圖1 LDH、BrdU、WST-1和CCK-8實驗測定的電子煙煙液細胞毒性Fig.1 Cytotoxicity of e-liquids tested by LDH,BrdU,WST-1 and CCK-8 methods

表1 不同方法評價電子煙煙液染毒3和24 h的IC50和LEC值Tab.1 Values of IC50and LEC tested by different methods after 3 and 24 h exposure to e-liquids

2.2 不同細胞系對電子煙煙液細胞毒性的敏感程度

圖2 兩個電子煙煙液樣品對A549細胞和CHO細胞的細胞毒性Fig.2 Cytotoxicity of two e-liquids to A549 and CHO cell lines

CHO細胞和A549細胞易于培養，生長速度快，維護成本低，是煙草行業體外毒性評價常用的兩種細胞系。本實驗中以CCK-8實驗為細胞毒性檢測方法，對CHO細胞和A549細胞在評價電子煙煙液細胞毒性時的敏感程度進行了分析，以獲得更適用于電子煙煙液細胞毒性評價的細胞系。由圖2可知，隨著電子煙煙液A和B的染毒劑量增加，細胞毒性逐漸增大，具有顯著的劑量-效應關系。雖然t檢驗表明電子煙煙液樣品A和B的濃度分別為70和20 mg/mL時，CHO細胞的存活率才顯著低于A549細胞的存活率（P<0.000 1），但是Tukey多重比較結果表明，當電子煙煙液樣品A和B的濃度為分別為40和20 mg/mL時CHO細胞的存活率就已經開始與空白對照組具有極顯著差異（P<0.000 1），而A549細胞在電子煙煙液樣品A和B的濃度為分別達到50和40 mg/mL時才開始與空白對照組具有極顯著差異（P<0.000 1）。
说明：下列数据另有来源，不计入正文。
--- src/rtl/adc_capture_ctrl.sv ---
// ADC capture sequencer: turns a frame start request into a train of
// per-sample valid strobes grouped into chirps, with an optional idle gap
// between chirps. Configuration is latched at frame start; every output is
// registered and follows the causing sample_tick by one cycle.
module adc_capture_ctrl #(
  parameter int SAMP_WIDTH  = 10,
  parameter int CHIRP_WIDTH = 8,
  parameter int GAP_WIDTH   = 8
) (
  input  logic                   clk,
  input  logic                   rst_n,
  input  logic                   start,
  input  logic                   abort,
  input  logic [SAMP_WIDTH-1:0]  cfg_samples,
  input  logic [CHIRP_WIDTH-1:0] cfg_chirps,
  input  logic [GAP_WIDTH-1:0]   cfg_gap,
  input  logic                   sample_tick,
  output logic                   adc_valid_en,
  output logic [SAMP_WIDTH-1:0]  sample_idx,
  output logic [CHIRP_WIDTH-1:0] chirp_idx,
  output logic                   chirp_start,
  output logic                   chirp_end,
  output logic                   frame_done,
  output logic                   busy,
  output logic                   cfg_err
);

  typedef enum logic [1:0] {IDLE, ACQ, GAP} state_e;

  state_e                 state_q, state_d;
  logic [SAMP_WIDTH-1:0]  samp_q, samp_d;
  logic [CHIRP_WIDTH-1:0] chirp_q, chirp_d;
  logic [GAP_WIDTH-1:0]   gap_q, gap_d;
  logic [SAMP_WIDTH-1:0]  lat_samples_q, lat_samples_d;
  logic [CHIRP_WIDTH-1:0] lat_chirps_q, lat_chirps_d;
  logic [GAP_WIDTH-1:0]   lat_gap_q, lat_gap_d;
  logic                   valid_q, valid_d;
  logic [SAMP_WIDTH-1:0]  sidx_q, sidx_d;
  logic [CHIRP_WIDTH-1:0] cidx_q, cidx_d;
  logic                   cs_q, cs_d;
  logic                   ce_q, ce_d;
  logic                   fd_q, fd_d;
  logic                   busy_q, busy_d;
  logic                   err_q, err_d;

  logic last_samp, last_chirp, gap_done;

  assign last_samp  = (samp_q == lat_samples_q - SAMP_WIDTH'(1));
  assign last_chirp = (chirp_q == lat_chirps_q - CHIRP_WIDTH'(1));
  assign gap_done   = (gap_q == lat_gap_q - GAP_WIDTH'(1));

  // Next-state, counter and registered-output computation
  always_comb begin
    state_d       = state_q;
    samp_d        = samp_q;
    chirp_d       = chirp_q;
    gap_d         = gap_q;
    lat_samples_d = lat_samples_q;
    lat_chirps_d  = lat_chirps_q;
    lat_gap_d     = lat_gap_q;
    valid_d       = 1'b0;
    sidx_d        = sidx_q;
    cidx_d        = cidx_q;
    cs_d          = 1'b0;
    ce_d          = 1'b0;
    fd_d          = 1'b0;
    err_d         = 1'b0;
    // busy trails the state by one cycle, so it is still high alongside
    // frame_done and drops on the following cycle
    busy_d        = (state_q != IDLE);

    unique case (state_q)
      IDLE: begin
        if (start && !abort && !busy_q) begin
          if (cfg_samples != '0 && cfg_chirps != '0) begin
            lat_samples_d = cfg_samples;
            lat_chirps_d  = cfg_chirps;
            lat_gap_d     = cfg_gap;
            samp_d        = '0;
            chirp_d       = '0;
            gap_d         = '0;
            sidx_d        = '0;
            cidx_d        = '0;
            state_d       = ACQ;
          end else begin
            err_d = 1'b1;
          end
        end
      end
      ACQ: begin
        if (abort) begin
          samp_d  = '0;
          chirp_d = '0;
          gap_d   = '0;
          sidx_d  = '0;
          cidx_d  = '0;
          state_d = IDLE;
        end else if (sample_tick) begin
          valid_d = 1'b1;
          sidx_d  = samp_q;
          cidx_d  = chirp_q;
          cs_d    = (samp_q == '0);
          ce_d    = last_samp;
          if (last_samp) begin
            samp_d = '0;
            gap_d  = '0;
            if (last_chirp) begin
              fd_d    = 1'b1;
              chirp_d = '0;
              state_d = IDLE;
            end else begin
              chirp_d = chirp_q + CHIRP_WIDTH'(1);
              state_d = (lat_gap_q != '0) ? GAP : ACQ;
            end
          end else begin
            samp_d = samp_q + SAMP_WIDTH'(1);
          end
        end
      end
      GAP: begin
        if (abort) begin
          samp_d  = '0;
          chirp_d = '0;
          gap_d   = '0;
          sidx_d  = '0;
          cidx_d  = '0;
          state_d = IDLE;
        end else if (gap_done) begin
          gap_d   = '0;
          state_d = ACQ;
        end else begin
          gap_d = gap_q + GAP_WIDTH'(1);
        end
      end
      default: state_d = IDLE;
    endcase
  end

  // State, counters, latched configuration and output registers
  always_ff @(posedge clk or negedge rst_n) begin
    if (!rst_n) begin
      state_q       <= IDLE;
      samp_q        <= '0;
      chirp_q       <= '0;
      gap_q         <= '0;
      lat_samples_q <= '0;
      lat_chirps_q  <= '0;
      lat_gap_q     <= '0;
      valid_q       <= 1'b0;
      sidx_q        <= '0;
      cidx_q        <= '0;
      cs_q          <= 1'b0;
      ce_q          <= 1'b0;
      fd_q          <= 1'b0;
      busy_q        <= 1'b0;
      err_q         <= 1'b0;
    end else begin
      state_q       <= state_d;
      samp_q        <= samp_d;
      chirp_q       <= chirp_d;
      gap_q         <= gap_d;
      lat_samples_q <= lat_samples_d;
      lat_chirps_q  <= lat_chirps_d;
      lat_gap_q     <= lat_gap_d;
      valid_q       <= valid_d;
      sidx_q        <= sidx_d;
      cidx_q        <= cidx_d;
      cs_q          <= cs_d;
      ce_q          <= ce_d;
      fd_q          <= fd_d;
      busy_q        <= busy_d;
      err_q         <= err_d;
    end
  end

  assign adc_valid_en = valid_q;
  assign sample_idx   = sidx_q;
  assign chirp_idx    = cidx_q;
  assign chirp_start  = cs_q;
  assign chirp_end    = ce_q;
  assign frame_done   = fd_q;
  assign busy         = busy_q;
  assign cfg_err      = err_q;

endmodule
因此，CHO細胞比A549細胞對這兩個電子煙煙液的細胞毒性更為敏感。

另外，比較這兩個電子煙煙液對A549細胞和CHO細胞的IC50值發現，電子煙煙液A和B對CHO細胞的IC50值（54.85和46.13 mg/mL）均比A549細胞的IC50值（59.77和50.47 mg/mL）更低。因此，CHO細胞比A549細胞對電子煙煙液的毒性更加敏感，更適合于電子煙煙液細胞毒性的評價。由于CHO細胞為亞二倍體細胞，A549細胞為亞三倍體細胞，A549細胞對毒物引起的毒性反應修復和耐受性更強，因此其對電子煙煙液細胞毒性的敏感性比CHO細胞差。
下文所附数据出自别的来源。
## src/rtl/cpu_params_pkg.sv

```systemverilog
// rtl/cpu_params_pkg.sv - CPU-wide CSR parameters and the CSR operation encoding
package cpu_params_pkg;

  localparam int RSZ = 32;

  typedef enum logic [1:0] {
    CSR_NONE = 2'b00,
    CSR_WR   = 2'b01,
    CSR_SET  = 2'b10,
    CSR_CLR  = 2'b11
  } CSR_OP_T;

endpackage

```

## src/rtl/functions_pkg.sv

```systemverilog
// rtl/functions_pkg.sv - pure helper functions shared by the CSR modules
package functions_pkg;

  import cpu_params_pkg::*;

  // Read-modify-write of one RSZ-bit CSR half for CSRRW/CSRRS/CSRRC.
  function automatic logic [RSZ-1:0] csr_wmod(
    input CSR_OP_T        op,
    input logic [RSZ-1:0] old,
    input logic [RSZ-1:0] wdata
  );
    logic [RSZ-1:0] res;
    res = old;
    case (op)
      CSR_WR:  res = wdata;
      CSR_SET: res = old | wdata;
      CSR_CLR: res = old & ~wdata;
      default: res = old;
    endcase
    return res;
  endfunction

endpackage

```

## src/rtl/csr_cnt_ff.sv

```systemverilog
// rtl/csr_cnt_ff.sv - CSR counter register with RO masking, CSR write-modify and increment
module csr_cnt_ff
  import cpu_params_pkg::*;
  import functions_pkg::*;
#(
  parameter int               CNT_W      = 64,
  parameter int               INC_W      = 2,
  parameter logic [CNT_W-1:0] INIT_VALUE = '0,
  parameter logic [CNT_W-1:0] ROmask     = '0
) (
  input  logic             clk_in,
  input  logic             reset_in,
  input  logic             csr_wr,
  input  logic [1:0]       csr_op,
  input  logic             csr_sel_hi,
  input  logic [RSZ-1:0]   csr_wdata,
  input  logic             inhibit,
  input  logic [INC_W-1:0] inc_amt,
  output logic [CNT_W-1:0] cnt_out,
  output logic [RSZ-1:0]   csr_rdata,
  output logic             ovf
);

  if (!((CNT_W == RSZ) || (CNT_W == 2 * RSZ)) || (INC_W >= CNT_W)) begin : g_bad_width
    $error("csr_cnt_ff: CNT_W must be RSZ or 2*RSZ and INC_W must be below CNT_W");
  end

  CSR_OP_T          op;
  logic             wr_act;
  logic             inc_en;
  logic [CNT_W:0]   sum;
  logic [CNT_W-1:0] wr_val;
  logic [CNT_W-1:0] nxt;

  assign op     = CSR_OP_T'(csr_op);
  assign wr_act = csr_wr && (op != CSR_NONE);
  // A real CSR write drops this cycle's increment; a no-op access does not.
  assign inc_en = !inhibit && !wr_act;
  assign sum    = {1'b0, cnt_out} + {{(CNT_W + 1 - INC_W){1'b0}}, inc_amt};

  if (CNT_W == RSZ) begin : g_single
    always_comb begin
      wr_val = csr_wmod(op, cnt_out, csr_wdata);
    end
    assign csr_rdata = csr_sel_hi ? '0 : cnt_out;
  end else begin : g_dual
    always_comb begin
      wr_val = cnt_out;
      if (csr_sel_hi) begin
        wr_val[CNT_W-1:RSZ] = csr_wmod(op, cnt_out[CNT_W-1:RSZ], csr_wdata);
      end else begin
        wr_val[RSZ-1:0] = csr_wmod(op, cnt_out[RSZ-1:0], csr_wdata);
      end
    end
    assign csr_rdata = csr_sel_hi ? cnt_out[CNT_W-1:RSZ] : cnt_out[RSZ-1:0];
  end

  assign nxt = wr_act ? wr_val : (inc_en ? sum[CNT_W-1:0] : cnt_out);

  // RO bits are tied off, so a carry into them is simply lost.
  for (genvar i = 0; i < CNT_W; i++) begin : g_bit
    if (ROmask[i]) begin : g_ro
      assign cnt_out[i] = INIT_VALUE[i];
    end else begin : g_rw
      logic q;
      always_ff @(posedge clk_in or posedge reset_in) begin
        if (reset_in) begin
          q <= INIT_VALUE[i];
        end else begin
          q <= nxt[i];
        end
      end
      assign cnt_out[i] = q;
    end
  end

  always_ff @(posedge clk_in or posedge reset_in) begin
    if (reset_in) begin
      ovf <= 1'b0;
    end else begin
      ovf <= inc_en && sum[CNT_W];
    end
  end

endmodule

```

## config.mk

```make
export PLATFORM = sky130hd
export DESIGN_NAME = csr_cnt_ff
export DESIGN_NICKNAME = d
export VERILOG_FILES = /design/src/rtl/cpu_params_pkg.sv /design/src/rtl/functions_pkg.sv /design/src/rtl/csr_cnt_ff.sv
export SDC_FILE = /design/constraint.sdc
export NUM_CORES = 1
export LEC_CHECK = 0
export ABC_AREA = 0
export CORE_MARGIN = 10
export CORE_UTILIZATION = 45
export DETAILED_ROUTE_END_ITERATION = 10
export HOLD_SLACK_MARGIN = 0.08
export PLACE_DENSITY = 0.75
export SLEW_MARGIN = 20
export SYNTH_ARGS = -nofsm -noshare
export SYNTH_HDL_FRONTEND = slang
export SYNTH_SLANG_ARGS = --single-unit
```

## constraint.sdc

```tcl
create_clock -name clk_in -period 2.6 [get_ports clk_in]
set_input_delay 0.52 -clock clk_in [delete_from_list [all_inputs] [get_ports clk_in]]
set_output_delay 0.52 -clock clk_in [all_outputs]
set_load 0.01 [all_outputs]
```

* After elaboration in Yosys (flattened, before gate mapping)
Index checks and enable logic that the tools add are counted.
** Word-level totals
- Register bits after elaboration :: 65
- Output and inout bits :: 97
** Cells by class
- Eq/ne operators :: 6
- Bitwise gates (word level) :: 5
- $add $sub $neg :: 1
- Reduce and logical (&&, ||, !) cells :: 9
- Mux-type cells :: 7
** Operators by type and width (count)
- $pmux W32 S3 :: 2
- $mux W64 :: 2
- $mux W32 :: 3
- $add A64 B2 Y65 :: 1
- $and A32 B32 Y32 :: 2
- $or A32 B32 Y32 :: 2
- $not A32 Y32 :: 1
- $reduce_and A3 Y1 :: 2
- $eq A2 B2 Y1 const B :: 2
- $ne A2 B2 Y1 const B :: 2
- $ne A4 B1 Y1 const B :: 1
- $reduce_bool A2 Y1 :: 2
- $logic_and A1 B1 Y1 :: 3
- $eq A2 B1 Y1 const B :: 1
- $logic_not A1 Y1 :: 2

* Depth between registers and ports, before layout
Gate-level depths: netlist of the first run.
- Word-level depth :: 6
- Gate-level depth with buffers :: 10

* Worst setup path after synthesis of the first run
No wires, ideal clock.
- Path type :: input to register
- From :: in inc_amt[0]
- To :: reg g_bit[60].g_rw.q
- Buffers on the path :: 0
- Arrival time :: 2535 ps
- Slack :: -29 ps
- Data required time :: 2506 ps
- Cell stages on the path :: 8
- Library setup time :: 94 ps
- Path through :: ha_1 > inv_1 > fa_1 > and4b_1 > nand3_2 > or3_4 > o31a_1 > a211oi_1
** Between the ends
- Word-level cells in the longest chain between the ends :: 3
** Ends and longest elaborated chain
- start, declared :: RTL line csr_cnt_ff.sv:18 : input logic [INC_W-1:0] inc_amt,
- $add A64 B2 Y65 :: RTL line csr_cnt_ff.sv:39 : assign sum = {1'b0, cnt_out} + {{(CNT_W + 1 - INC_W){1'b0}}, inc_amt};
- $mux W64 (2 in a row) :: RTL line csr_cnt_ff.sv:58 : assign nxt = wr_act ? wr_val : (inc_en ? sum[CNT_W-1:0] : cnt_out);
- end signal, assigned :: RTL line csr_cnt_ff.sv:68 : q <= INIT_VALUE[i];
- end signal, assigned :: RTL line csr_cnt_ff.sv:70 : q <= nxt[i];
- end, declared :: RTL line csr_cnt_ff.sv:65 : logic q;
No other way between the ends. The select of a mux whose other input is x is not followed.
A chain may end at the register's enable or synchronous reset.

* Worst setup path after layout of the first run
- From :: in inc_amt[0]
- To :: reg g_bit[58].g_rw.q
** Between the ends
- Word-level cells in the longest chain between the ends :: 3
** Ends and longest elaborated chain (RTL line)
- $add A64 B2 Y65 :: csr_cnt_ff.sv:39
- $mux W64 (2 in a row) :: csr_cnt_ff.sv:58
- end signal, assigned :: csr_cnt_ff.sv:68
- end signal, assigned :: csr_cnt_ff.sv:70
- end, declared :: csr_cnt_ff.sv:65
No other way between the ends. The select of a mux whose other input is x is not followed.

==> results.yml, run 1 <==
drt:
  wl_per_cell_um: 23.6
  drc: 0
  drtAntennaViolNets: 0
  drt_wl_total_um: 27600
  num_vias: 7546
  first_iter_violations: 823
  drt_pass1_iterations: 7
  vias_per_cell: 6.46
sta:
  worstMarginPinSlew_ns: 0.533
  max_slew_margin_pct: 64.1
  hold_viol: 0
  final.period_utilization_pct: 96.6
  rsz0062_at_grt: "true"
  hold_ws_ns: 0.558
  fmax_mhz: 398
  setup_viol: 0
  finalSetupTns_ns: 0
  fin_crit_ns: 2.51
  drv_slew: 0
  fin_worst_skew_ns: 0.00871
setup_path:
  rr_startpoint: "g_bit[0].g_rw.q"
  r2r_end: "g_bit[58].g_rw.q"
  startpoint_type: "input port"
  critical_path_class: "input port to flip-flop"
  worstPathRequired_ns: 2.88
  worstRegToRegCells: 10
  reg2reg_setup_slack_ns: 0.10
  crit_fanout: 7
  crit_path_end_kind: "flip-flop"
  cp.arrival_ns: 2.79
pwr:
  power.static_leakage_nw: 3.60
  swShare_pct: 38.6
  p_int_mw: 3.37
  power_frac_seq_pct: 28.3
  combPwrFrac_pct: 49.0
  power.density_mw_per_mm2: 614
  p_sw_mw: 2.12
  clock_power_share_pct: 22.6
  max-vdd-ir-drop_v: 0.000432
synth:
  syn_area_mm2: 0.00662
  synth-edff-count: 0
  synth_cells: 830
  synth_seq_cells: 65
  synth_top_area_share_pct: 24.6
  ys_types: 69
  synth_area_leaders: "dfrtp_1 (25%), buf_4 (7.6%), mux2_2 (4.6%)"
  syn-num-nets: 877
  synthArstFlopShare_pct: 100
  yosysTopAreaCell: "dfrtp_1"
  synth.avg_cell_area_um2: 7.97
  ys.flop_type: "dfrtp_1"
  yosysSeqAreaShare_pct: 24.6
  yosysWarnings: 0
layout:
  drive_above_1_share_pct: 22.5
  multi_input_comb_area_mm2: 0.00426
  areaGrowthSynthToFinish_pct: 35.0
  mostFrequentLayoutCells: "clkdlybuf4s50_1 (134), buf_4 (123), dfrtp_1 (65), a21oi_1 (58), nor2_1 (48)"
  final_util_pct: 61.7
  regArea_mm2: 0.00163
  nNetsFinal: 1027
  diodes: 0
  final_common_cell: "clkdlybuf4s50_1"
  fillers: 1298
die:
  core_mm2: 0.0145
  io_pins: 138
  rows: 44
  die_height_um: 141
  dieArea_mm2: 0.0200
  die_x_um: 141
  initial_core_util_pct: 45.7
clocking:
  cts_root_buf: "clkbuf_16"
  cts.path.max_buffers: 2
  numCtsBuffers: 9
  cts_tree: "done"
  path_clk_slew_ns: 0.06
  clkSinkCount: 65
  clkLatencyLatePin_ns: 0.35
  cts.htree.levels: 3
placed_design:
  hpwl_um: 20500
  port_buffers: 137
  routabilityCongestion: 1.03
grt:
  antenna_found_initial: 0
  grt_pass1_wl_um: 42500
  grt_pass1_vias: 7040
  overflow: 0
  grt_max_degree: 66
  globalRouteTotalUtil_pct: 26.9
min_path:
  hold_path.class: "input port to asynchronous set/reset pin"
job:
  cap_violations: 0
outcome:
  status: "finished clean"
-- power by group through the flow --
stage / clock, mW / sequential, mW / combinational (mW)
6_report: 1.24 / 1.56 / 2.69
5_1_grt: 1.30 / 1.59 / 2.90
4_1_cts: 1.25 / 1.54 / 2.67
3_5_place_dp: 0 / 1.56 / 2.65
3_3_place_gp: 0 / 1.55 / 2.63
2_1_floorplan: 0 / 1.49 / 1.56
-- stage by stage --
stage	instances	instance area (um2)	power (mW)	setup WS (ns)
2_1_floorplan	830	6620	3.05	0.0495
3_3_place_gp	1152	8540	4.18	-0.423
3_5_place_dp	1152	8540	4.21	-0.501
4_1_cts	1169	8880	5.47	0.0222
5_1_grt	1169	8940	5.79	-0.0482
6_report	1169	8940	5.49	0.0884
-- cell families after synthesis --
family,count (synthesis),share of synthesized area (%)
flip-flops,65,24.6
AND/OR/NAND/NOR,314,28.2
buffers and inverters,149,12.6
multiplexers,36,5.96
AO/OA/AOI/OAI,228,23.2
XOR/XNOR,32,4.24
adder cells (fa/ha/maj),6,1.25
-- how the worst max path moves through the flow --
stage	from	end	slack, ns	depth (start not counted)
2_1_floorplan	inc_amt[0]	g_bit[60].g_rw.q	0.05	8
3_3_place_gp	inc_amt[1]	g_bit[47].g_rw.q	-0.42	9
3_5_place_dp	inc_amt[0]	g_bit[34].g_rw.q	-0.50	10
4_1_cts	inc_amt[1]	g_bit[58].g_rw.q	0.02	9
5_1_grt	csr_op[0]	g_bit[9].g_rw.q	-0.05	11
6_report	inc_amt[0]	g_bit[58].g_rw.q	0.09	11
-- per-layer routing --
layer / global-route usage (%) / vias to the layer above / routed length (um)
met5: 0 / - / 0
met4: 11.6 / 0 / 1030
met3: 7.81 / 64 / 2960
met2: 39.6 / 467 / 12300
met1: 35.6 / 3622 / 11400
li1: - / 3393 / -
-- cells in the mapped netlist, types with 7 or more instances --
master	number
buf_4	67
dfrtp_1	65
a21oi_1	58
nor2_1	51
clkbuf_1	46
nand2_1	46
nor3_1	39
o21ai_0	34
nand3_1	28
mux2_2	27
and3_1	26
a211oi_1	23
xor2_1	22
a311oi_1	20
inv_1	19
o22ai_1	19
and4_1	18
buf_2	16
a221oi_1	15
nand4_1	15
nor2b_1	15
nor4_1	15
xnor2_1	10
mux2i_1	9
nand2b_1	9
o211ai_1	8
and2_1	7
nor4_2	7
or3_1	7
-- flip-flops by register name, indices dropped and copies added (netlist names) --
name and cells:
g_bit.g_rw.q 64, ovf 1
-- cell type report --
type	count	area share, %
multi-input cells	616	47.7
well taps	184	2.58
repair buffers	269	27.5
inverters	19	0.798
flip-flops and latches	65	18.2
clock inverters	3	0.448
clock buffers	13	2.80
-- repair_timing --
item,in CTS,in global routing
setup endpoints to repair,22,24
hold buffers,0,0
gates resized for setup,9,11
cloned,0,0
setup buffers,1,0
pin swaps,6,7
-- worst max-delay path, cell delays in order --
cell,delay (ns)
dlygate4sd2_1,0.20
ha_2,0.20
inv_2,0.04
fa_2,0.34
and4b_2,0.37
nand3_4,0.11
buf_8,0.15
nor4b_4,0.31
buf_4,0.20
and3_4,0.19
a311o_1,0.16
Power figures use the tool's default switching activity.
==> inputs of run 2 (changes only) <==
Settings changed: ABC_AREA 0 to not set.
==> results of run 2 <==
No change in the layout: final DEF, timing and power equal those of run 1.
==> inputs of run 3 (changes only) <==
Settings changed: SLEW_MARGIN 20 to not set.
==> results of run 3 <==
No change in the layout: final DEF, timing and power equal those of run 1.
2.3 電子煙煙液的細胞毒性及其細胞毒性與主要成分含量的相關性

選擇CHO細胞為測試細胞系、CCK-8實驗為檢測方法，對市售的16種電子煙煙液的細胞毒性進行了普查分析。表2為16種電子煙煙液的IC50值。由表2可知，不同電子煙煙液的細胞毒性相差較大（最高相差5.47倍）。1,2-丙二醇和丙三醇是電子煙煙液的主要溶劑，含量分別為49.17%～77.55%和4.66%～46.94%，二者總量約占電子煙煙液的80%以上。電子煙煙液中煙堿含量為0～2.84%，檢出率在87.5%以上，煙堿最高約占電子煙煙液的3%。其他成分的總量為1.96%～33.34%，大多數在10%以下。不同生產廠家的電子煙煙液中化學成分的種類和含量存在較大差異，檢出的煙氣關注有害成分［12］包括：羰基化合物（如甲醛、乙醛、丙烯醛、丙酮及甲基苯甲醛等）、多環芳烴（如蒽、菲、1-甲基菲及芘等）、煙草特有亞硝胺（如NNN、NNK、NAT及NAB等）、重金屬（如鎘、鎳、鉛、砷及鉻等）、煙草生物堿（如可替寧、麥斯明、新煙草堿、假木賊堿、β-雪茄堿及去甲基煙堿等）以及揮發性有機物（如甲苯、間二甲苯及3-甲基丁基-3-甲基丁酸乙酯等）等。
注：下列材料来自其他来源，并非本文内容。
--- config.mk ---
export PLATFORM = sky130hd
export DESIGN_NAME = capture_ctrl_flat
export DESIGN_NICKNAME = d
export VERILOG_FILES = /design/src/rtl/capture_ctrl_if.sv /design/src/rtl/capture_ctrl.sv /design/src/flat_wrapper.sv
export SDC_FILE = /design/constraint.sdc
export NUM_CORES = 1
export LEC_CHECK = 0
export ABC_CLOCK_PERIOD_IN_PS = 2600
export BUFFER_PORTS_ARGS = -buffer_cell sky130_fd_sc_hd__buf_2
export CORE_MARGIN = 2
export CORE_UTILIZATION = 47
export CTS_CLUSTER_SIZE = 24
export DETAILED_ROUTE_END_ITERATION = 10
export GPL_ROUTABILITY_DRIVEN = 1
export GPL_TIMING_DRIVEN = 0
export PLACE_DENSITY = 0.75
export SYNTH_ARGS = -nofsm -noshare
export SYNTH_HDL_FRONTEND = slang
export SYNTH_SLANG_ARGS = --single-unit
--- constraint.sdc ---
create_clock -name clk -period 2.6 [get_ports clk]
set_input_delay 0.65 -clock clk [delete_from_list [all_inputs] [get_ports clk]]
set_output_delay 0.65 -clock clk [all_outputs]
set_load 0.01 [all_outputs]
表2 16種電子煙煙液的細胞毒性IC50值及其主要化學成分含量①Tab.2 IC50values and contents of main components in 16 e-liquids

將16種電子煙煙液的IC50值與其主要成分煙堿、1,2-丙二醇、丙三醇的含量水平進行線性回歸和Pearson相關分析，結果如圖3所示。可以看出，煙堿、1,2-丙二醇、丙三醇及其他成分含量的總和與對應電子煙煙液的IC50值間線性回歸相關系數R2值均小于0.1。另外，煙堿、1,2-丙二醇、丙三醇及其他成分總和的含量與對應電子煙煙液IC50值間的Pearson線性相關系數分別為0.026（P=0.924），-0.303（P=0.254），0.263（P=0.326）及-0.013（P=0.962），且均無顯著相關性（P＞0.05）。說明16種電子煙煙液中的煙堿、1,2-丙二醇和丙三醇與電子煙煙液的細胞毒性無顯著線性相關性。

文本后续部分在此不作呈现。